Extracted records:
==========
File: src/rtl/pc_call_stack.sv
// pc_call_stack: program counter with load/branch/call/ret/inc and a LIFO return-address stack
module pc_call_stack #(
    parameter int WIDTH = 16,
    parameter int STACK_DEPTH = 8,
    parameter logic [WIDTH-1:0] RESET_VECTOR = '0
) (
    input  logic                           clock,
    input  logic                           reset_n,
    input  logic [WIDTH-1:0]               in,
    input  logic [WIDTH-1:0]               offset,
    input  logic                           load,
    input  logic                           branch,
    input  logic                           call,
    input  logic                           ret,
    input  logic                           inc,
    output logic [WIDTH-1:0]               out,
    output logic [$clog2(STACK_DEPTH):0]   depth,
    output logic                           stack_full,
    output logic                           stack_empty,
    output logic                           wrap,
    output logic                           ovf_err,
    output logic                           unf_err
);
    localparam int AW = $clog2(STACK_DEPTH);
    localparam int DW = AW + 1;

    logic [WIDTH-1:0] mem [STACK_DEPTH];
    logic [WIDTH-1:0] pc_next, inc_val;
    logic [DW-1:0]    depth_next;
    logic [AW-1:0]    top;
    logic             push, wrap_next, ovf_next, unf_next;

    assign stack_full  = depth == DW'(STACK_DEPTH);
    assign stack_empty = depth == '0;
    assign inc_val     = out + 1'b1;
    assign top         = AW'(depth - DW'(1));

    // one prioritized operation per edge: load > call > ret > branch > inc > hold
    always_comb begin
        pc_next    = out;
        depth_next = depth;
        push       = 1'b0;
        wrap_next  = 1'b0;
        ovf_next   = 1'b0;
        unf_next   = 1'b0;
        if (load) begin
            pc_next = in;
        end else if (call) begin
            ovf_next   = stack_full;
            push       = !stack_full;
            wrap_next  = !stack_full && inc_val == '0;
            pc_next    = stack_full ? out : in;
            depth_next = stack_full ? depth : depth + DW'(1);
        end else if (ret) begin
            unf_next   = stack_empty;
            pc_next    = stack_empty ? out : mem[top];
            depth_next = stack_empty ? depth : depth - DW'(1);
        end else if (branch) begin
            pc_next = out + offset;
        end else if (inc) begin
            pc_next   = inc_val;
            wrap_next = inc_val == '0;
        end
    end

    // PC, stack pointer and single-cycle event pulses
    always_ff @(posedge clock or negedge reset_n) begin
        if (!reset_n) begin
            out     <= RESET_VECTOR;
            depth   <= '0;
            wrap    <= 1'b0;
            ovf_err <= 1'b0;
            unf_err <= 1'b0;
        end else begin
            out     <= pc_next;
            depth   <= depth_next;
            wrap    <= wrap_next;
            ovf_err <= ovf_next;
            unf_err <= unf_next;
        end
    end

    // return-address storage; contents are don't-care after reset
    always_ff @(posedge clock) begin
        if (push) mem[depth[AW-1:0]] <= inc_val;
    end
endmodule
==========
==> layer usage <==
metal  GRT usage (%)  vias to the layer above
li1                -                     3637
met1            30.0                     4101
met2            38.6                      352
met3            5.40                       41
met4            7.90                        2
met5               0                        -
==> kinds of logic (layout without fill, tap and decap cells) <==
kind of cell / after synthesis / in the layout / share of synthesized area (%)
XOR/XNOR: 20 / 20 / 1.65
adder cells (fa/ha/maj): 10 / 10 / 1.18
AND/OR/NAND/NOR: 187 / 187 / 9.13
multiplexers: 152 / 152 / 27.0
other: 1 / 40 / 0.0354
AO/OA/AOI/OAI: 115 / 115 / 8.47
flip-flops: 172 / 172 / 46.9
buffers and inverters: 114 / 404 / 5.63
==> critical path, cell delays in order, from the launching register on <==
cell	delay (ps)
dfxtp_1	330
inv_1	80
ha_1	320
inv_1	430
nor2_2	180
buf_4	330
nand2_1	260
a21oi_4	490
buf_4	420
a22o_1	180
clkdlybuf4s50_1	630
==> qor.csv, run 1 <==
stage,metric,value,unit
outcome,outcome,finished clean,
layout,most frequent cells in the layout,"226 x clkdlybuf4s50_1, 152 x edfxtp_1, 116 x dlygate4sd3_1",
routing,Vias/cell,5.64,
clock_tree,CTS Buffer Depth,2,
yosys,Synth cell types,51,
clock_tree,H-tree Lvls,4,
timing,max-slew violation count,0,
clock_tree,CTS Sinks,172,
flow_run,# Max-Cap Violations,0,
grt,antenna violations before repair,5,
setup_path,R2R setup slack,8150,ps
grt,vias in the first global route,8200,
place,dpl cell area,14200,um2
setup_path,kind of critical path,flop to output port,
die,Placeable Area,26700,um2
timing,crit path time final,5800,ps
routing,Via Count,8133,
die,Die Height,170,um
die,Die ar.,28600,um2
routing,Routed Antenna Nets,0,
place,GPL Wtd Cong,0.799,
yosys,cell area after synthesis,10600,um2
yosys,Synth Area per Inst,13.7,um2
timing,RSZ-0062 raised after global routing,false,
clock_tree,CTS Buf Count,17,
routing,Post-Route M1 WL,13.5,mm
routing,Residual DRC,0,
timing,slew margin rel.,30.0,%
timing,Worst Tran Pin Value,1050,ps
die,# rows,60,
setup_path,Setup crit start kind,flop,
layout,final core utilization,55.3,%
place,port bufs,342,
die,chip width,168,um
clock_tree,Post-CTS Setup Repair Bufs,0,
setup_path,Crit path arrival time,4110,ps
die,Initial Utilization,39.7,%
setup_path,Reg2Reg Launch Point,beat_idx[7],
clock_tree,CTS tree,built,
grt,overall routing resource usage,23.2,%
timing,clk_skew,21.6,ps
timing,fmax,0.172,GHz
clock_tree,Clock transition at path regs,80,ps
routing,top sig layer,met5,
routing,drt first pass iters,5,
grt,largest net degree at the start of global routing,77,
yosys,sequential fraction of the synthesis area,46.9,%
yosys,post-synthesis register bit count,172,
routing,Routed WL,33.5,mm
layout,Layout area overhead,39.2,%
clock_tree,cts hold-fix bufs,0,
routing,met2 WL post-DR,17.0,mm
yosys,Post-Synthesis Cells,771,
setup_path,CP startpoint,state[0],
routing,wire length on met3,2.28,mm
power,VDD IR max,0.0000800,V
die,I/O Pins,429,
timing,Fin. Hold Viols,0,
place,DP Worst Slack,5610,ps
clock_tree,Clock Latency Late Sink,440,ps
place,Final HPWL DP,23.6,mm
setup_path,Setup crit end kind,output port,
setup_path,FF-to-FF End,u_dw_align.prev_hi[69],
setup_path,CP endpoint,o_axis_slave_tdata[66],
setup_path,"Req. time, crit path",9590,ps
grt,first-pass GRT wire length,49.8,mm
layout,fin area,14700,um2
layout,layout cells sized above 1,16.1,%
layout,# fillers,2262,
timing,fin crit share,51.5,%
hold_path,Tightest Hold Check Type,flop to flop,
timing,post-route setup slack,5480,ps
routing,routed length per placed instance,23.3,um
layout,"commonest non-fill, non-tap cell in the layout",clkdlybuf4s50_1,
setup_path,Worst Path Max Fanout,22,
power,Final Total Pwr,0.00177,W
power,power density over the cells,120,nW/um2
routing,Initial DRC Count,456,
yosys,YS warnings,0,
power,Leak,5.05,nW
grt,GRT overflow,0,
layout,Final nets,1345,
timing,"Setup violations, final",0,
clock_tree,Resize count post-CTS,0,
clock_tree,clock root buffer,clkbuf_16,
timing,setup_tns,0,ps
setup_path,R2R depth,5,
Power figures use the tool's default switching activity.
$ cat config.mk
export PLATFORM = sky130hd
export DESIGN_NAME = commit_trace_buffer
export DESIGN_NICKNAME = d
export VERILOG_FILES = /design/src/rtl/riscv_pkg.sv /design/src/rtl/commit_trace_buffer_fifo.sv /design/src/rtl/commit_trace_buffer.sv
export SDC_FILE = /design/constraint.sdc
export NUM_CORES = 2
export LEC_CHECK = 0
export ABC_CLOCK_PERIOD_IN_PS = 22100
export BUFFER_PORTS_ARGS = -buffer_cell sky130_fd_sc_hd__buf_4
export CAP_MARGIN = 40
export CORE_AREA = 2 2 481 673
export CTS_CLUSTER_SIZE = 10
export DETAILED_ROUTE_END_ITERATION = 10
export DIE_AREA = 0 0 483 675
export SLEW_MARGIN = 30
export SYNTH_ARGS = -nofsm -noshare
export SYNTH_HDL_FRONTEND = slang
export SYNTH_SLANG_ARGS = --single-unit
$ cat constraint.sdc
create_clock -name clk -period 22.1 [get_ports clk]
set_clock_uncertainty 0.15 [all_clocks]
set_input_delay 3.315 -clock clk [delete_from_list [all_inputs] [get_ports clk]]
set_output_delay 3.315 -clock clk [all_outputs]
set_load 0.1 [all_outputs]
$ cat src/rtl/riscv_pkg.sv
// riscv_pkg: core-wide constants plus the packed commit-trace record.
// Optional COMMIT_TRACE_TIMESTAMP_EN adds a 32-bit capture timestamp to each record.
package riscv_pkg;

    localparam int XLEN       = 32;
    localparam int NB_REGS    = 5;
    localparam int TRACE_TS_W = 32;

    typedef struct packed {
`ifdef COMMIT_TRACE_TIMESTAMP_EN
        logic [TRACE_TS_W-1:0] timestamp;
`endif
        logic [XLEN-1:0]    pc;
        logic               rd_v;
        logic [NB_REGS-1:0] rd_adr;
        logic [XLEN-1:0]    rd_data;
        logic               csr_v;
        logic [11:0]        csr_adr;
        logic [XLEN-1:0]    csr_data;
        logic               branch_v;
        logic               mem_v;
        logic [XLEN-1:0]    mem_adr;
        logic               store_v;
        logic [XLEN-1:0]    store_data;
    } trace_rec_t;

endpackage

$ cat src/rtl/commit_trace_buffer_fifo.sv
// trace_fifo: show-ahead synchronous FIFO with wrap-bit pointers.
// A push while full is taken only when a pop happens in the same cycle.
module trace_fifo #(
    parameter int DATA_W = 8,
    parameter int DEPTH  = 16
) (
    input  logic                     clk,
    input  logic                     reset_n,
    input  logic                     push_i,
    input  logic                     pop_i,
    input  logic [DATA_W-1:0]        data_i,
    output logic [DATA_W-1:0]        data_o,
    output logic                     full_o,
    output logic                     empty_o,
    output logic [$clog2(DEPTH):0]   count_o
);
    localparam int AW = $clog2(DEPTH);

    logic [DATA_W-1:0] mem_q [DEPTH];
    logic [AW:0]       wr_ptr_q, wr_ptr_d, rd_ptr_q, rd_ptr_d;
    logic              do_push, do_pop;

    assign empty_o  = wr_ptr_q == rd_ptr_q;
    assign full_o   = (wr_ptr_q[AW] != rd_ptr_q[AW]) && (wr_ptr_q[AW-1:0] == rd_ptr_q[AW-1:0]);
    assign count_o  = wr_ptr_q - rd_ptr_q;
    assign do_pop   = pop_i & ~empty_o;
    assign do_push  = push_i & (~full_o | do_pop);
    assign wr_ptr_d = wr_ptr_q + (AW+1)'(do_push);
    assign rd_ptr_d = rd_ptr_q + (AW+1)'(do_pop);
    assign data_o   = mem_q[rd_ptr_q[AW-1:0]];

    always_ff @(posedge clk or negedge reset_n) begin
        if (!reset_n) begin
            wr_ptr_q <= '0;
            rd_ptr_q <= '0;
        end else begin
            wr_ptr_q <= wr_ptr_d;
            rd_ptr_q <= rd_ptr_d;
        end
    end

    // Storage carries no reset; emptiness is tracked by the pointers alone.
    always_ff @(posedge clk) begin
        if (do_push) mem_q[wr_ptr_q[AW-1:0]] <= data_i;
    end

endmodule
==========
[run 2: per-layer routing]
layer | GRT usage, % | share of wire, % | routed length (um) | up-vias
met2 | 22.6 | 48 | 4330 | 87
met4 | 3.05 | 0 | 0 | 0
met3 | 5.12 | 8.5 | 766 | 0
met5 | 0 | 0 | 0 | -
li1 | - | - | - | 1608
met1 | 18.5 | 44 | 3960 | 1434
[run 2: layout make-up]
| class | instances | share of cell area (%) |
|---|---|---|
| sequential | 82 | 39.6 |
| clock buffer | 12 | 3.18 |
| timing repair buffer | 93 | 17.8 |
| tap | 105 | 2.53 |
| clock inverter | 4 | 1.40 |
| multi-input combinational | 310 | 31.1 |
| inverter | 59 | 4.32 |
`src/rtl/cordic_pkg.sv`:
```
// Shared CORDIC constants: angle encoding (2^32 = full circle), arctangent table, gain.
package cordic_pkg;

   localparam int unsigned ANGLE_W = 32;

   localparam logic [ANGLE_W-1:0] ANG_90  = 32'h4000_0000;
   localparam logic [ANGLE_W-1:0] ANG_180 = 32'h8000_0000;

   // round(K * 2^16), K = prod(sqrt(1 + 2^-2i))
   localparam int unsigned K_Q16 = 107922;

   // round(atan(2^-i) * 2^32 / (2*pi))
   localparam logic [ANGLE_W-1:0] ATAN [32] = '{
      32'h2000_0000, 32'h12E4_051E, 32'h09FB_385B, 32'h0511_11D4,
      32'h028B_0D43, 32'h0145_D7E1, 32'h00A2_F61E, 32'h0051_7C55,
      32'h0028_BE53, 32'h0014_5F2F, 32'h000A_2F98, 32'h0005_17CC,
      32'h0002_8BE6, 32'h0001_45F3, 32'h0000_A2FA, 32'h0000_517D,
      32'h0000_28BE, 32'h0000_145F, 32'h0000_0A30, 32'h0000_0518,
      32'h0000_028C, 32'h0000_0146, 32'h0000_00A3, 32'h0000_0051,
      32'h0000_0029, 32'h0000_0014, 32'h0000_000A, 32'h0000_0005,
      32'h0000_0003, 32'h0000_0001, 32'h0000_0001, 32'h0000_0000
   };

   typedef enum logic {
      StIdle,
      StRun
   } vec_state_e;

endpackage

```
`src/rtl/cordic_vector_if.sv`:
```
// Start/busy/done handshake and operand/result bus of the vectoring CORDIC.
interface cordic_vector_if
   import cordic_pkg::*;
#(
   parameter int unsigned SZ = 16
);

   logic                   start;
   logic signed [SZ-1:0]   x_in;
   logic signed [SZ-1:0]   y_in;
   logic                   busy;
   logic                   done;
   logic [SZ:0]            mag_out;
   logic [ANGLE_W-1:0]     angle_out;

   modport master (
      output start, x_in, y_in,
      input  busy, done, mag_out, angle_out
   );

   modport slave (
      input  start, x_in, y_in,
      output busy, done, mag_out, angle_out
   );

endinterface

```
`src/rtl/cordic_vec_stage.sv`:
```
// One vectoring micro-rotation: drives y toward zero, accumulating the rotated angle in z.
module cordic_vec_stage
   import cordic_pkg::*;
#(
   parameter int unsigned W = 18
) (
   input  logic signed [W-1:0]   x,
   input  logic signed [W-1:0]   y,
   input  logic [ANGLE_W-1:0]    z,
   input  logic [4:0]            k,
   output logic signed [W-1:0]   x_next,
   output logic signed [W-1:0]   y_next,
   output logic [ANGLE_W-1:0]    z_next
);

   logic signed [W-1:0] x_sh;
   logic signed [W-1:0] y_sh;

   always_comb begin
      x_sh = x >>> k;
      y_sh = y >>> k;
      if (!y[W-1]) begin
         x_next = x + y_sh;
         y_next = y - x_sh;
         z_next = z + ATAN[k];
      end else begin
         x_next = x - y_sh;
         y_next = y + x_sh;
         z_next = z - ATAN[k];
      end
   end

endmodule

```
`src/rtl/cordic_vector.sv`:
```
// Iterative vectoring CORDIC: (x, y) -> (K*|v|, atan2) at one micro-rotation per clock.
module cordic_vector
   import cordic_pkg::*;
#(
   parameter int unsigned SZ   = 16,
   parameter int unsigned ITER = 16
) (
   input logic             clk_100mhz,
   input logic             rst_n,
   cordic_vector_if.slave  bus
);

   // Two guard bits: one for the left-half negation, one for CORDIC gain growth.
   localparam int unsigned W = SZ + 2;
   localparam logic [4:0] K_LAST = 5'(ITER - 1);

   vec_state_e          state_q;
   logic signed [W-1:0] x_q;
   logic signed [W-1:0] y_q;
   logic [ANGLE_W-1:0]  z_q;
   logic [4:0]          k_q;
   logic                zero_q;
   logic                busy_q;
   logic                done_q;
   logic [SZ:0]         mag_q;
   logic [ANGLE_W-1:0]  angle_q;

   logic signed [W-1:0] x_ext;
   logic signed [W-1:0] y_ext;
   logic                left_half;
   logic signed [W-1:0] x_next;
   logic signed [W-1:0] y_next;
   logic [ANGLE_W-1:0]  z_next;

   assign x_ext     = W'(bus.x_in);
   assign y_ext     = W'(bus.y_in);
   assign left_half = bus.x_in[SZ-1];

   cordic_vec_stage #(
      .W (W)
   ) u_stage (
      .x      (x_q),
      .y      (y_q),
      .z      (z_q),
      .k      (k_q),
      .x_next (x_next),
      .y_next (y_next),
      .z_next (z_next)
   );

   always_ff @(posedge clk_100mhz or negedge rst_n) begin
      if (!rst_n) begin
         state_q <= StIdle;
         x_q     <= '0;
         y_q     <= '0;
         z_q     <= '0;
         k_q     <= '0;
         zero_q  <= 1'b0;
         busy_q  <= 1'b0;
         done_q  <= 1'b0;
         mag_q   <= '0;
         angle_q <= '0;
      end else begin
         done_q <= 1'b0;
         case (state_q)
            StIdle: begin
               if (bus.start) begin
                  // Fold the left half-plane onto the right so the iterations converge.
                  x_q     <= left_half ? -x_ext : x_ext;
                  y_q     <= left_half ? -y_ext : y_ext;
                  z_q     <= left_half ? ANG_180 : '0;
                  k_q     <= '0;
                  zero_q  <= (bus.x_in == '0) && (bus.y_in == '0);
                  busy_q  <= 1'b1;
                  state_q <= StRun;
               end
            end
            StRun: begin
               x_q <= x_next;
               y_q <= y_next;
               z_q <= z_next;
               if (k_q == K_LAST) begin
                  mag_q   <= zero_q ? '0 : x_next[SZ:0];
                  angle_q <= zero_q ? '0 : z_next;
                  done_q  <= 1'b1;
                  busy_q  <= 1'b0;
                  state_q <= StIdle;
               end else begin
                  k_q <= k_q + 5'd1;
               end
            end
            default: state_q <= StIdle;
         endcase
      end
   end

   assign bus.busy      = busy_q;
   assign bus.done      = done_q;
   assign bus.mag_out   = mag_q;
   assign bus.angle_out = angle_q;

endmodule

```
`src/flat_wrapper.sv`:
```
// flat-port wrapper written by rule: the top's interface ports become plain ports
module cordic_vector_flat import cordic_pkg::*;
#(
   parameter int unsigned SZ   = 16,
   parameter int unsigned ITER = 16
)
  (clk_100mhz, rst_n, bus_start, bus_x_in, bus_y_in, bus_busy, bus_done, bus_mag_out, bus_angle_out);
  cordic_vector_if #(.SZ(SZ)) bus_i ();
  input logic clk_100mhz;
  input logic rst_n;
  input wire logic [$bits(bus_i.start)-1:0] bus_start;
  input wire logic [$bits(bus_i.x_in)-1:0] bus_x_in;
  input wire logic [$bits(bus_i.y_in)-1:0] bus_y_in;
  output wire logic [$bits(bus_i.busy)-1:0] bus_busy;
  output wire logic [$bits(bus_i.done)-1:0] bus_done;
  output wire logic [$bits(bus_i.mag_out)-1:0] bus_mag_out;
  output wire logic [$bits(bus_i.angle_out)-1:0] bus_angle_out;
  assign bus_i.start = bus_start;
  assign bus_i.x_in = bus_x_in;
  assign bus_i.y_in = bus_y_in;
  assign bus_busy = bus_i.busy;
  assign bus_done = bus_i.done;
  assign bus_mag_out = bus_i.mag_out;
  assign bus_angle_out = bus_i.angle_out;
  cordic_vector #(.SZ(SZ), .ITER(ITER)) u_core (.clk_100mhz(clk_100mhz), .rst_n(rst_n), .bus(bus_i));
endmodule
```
==========
**WORK TO BE COMPLETED**
Copy, exactly and only, the lines above that begin with the one containing "qor.csv, run 1" and finish with the one containing "place,Final HPWL DP,23.6,mm".

**ANSWER BELOW**
==> qor.csv, run 1 <==
stage,metric,value,unit
outcome,outcome,finished clean,
layout,most frequent cells in the layout,"226 x clkdlybuf4s50_1, 152 x edfxtp_1, 116 x dlygate4sd3_1",
routing,Vias/cell,5.64,
clock_tree,CTS Buffer Depth,2,
yosys,Synth cell types,51,
clock_tree,H-tree Lvls,4,
timing,max-slew violation count,0,
clock_tree,CTS Sinks,172,
flow_run,# Max-Cap Violations,0,
grt,antenna violations before repair,5,
setup_path,R2R setup slack,8150,ps
grt,vias in the first global route,8200,
place,dpl cell area,14200,um2
setup_path,kind of critical path,flop to output port,
die,Placeable Area,26700,um2
timing,crit path time final,5800,ps
routing,Via Count,8133,
die,Die Height,170,um
die,Die ar.,28600,um2
routing,Routed Antenna Nets,0,
place,GPL Wtd Cong,0.799,
yosys,cell area after synthesis,10600,um2
yosys,Synth Area per Inst,13.7,um2
timing,RSZ-0062 raised after global routing,false,
clock_tree,CTS Buf Count,17,
routing,Post-Route M1 WL,13.5,mm
routing,Residual DRC,0,
timing,slew margin rel.,30.0,%
timing,Worst Tran Pin Value,1050,ps
die,# rows,60,
setup_path,Setup crit start kind,flop,
layout,final core utilization,55.3,%
place,port bufs,342,
die,chip width,168,um
clock_tree,Post-CTS Setup Repair Bufs,0,
setup_path,Crit path arrival time,4110,ps
die,Initial Utilization,39.7,%
setup_path,Reg2Reg Launch Point,beat_idx[7],
clock_tree,CTS tree,built,
grt,overall routing resource usage,23.2,%
timing,clk_skew,21.6,ps
timing,fmax,0.172,GHz
clock_tree,Clock transition at path regs,80,ps
routing,top sig layer,met5,
routing,drt first pass iters,5,
grt,largest net degree at the start of global routing,77,
yosys,sequential fraction of the synthesis area,46.9,%
yosys,post-synthesis register bit count,172,
routing,Routed WL,33.5,mm
layout,Layout area overhead,39.2,%
clock_tree,cts hold-fix bufs,0,
routing,met2 WL post-DR,17.0,mm
yosys,Post-Synthesis Cells,771,
setup_path,CP startpoint,state[0],
routing,wire length on met3,2.28,mm
power,VDD IR max,0.0000800,V
die,I/O Pins,429,
timing,Fin. Hold Viols,0,
place,DP Worst Slack,5610,ps
clock_tree,Clock Latency Late Sink,440,ps
place,Final HPWL DP,23.6,mm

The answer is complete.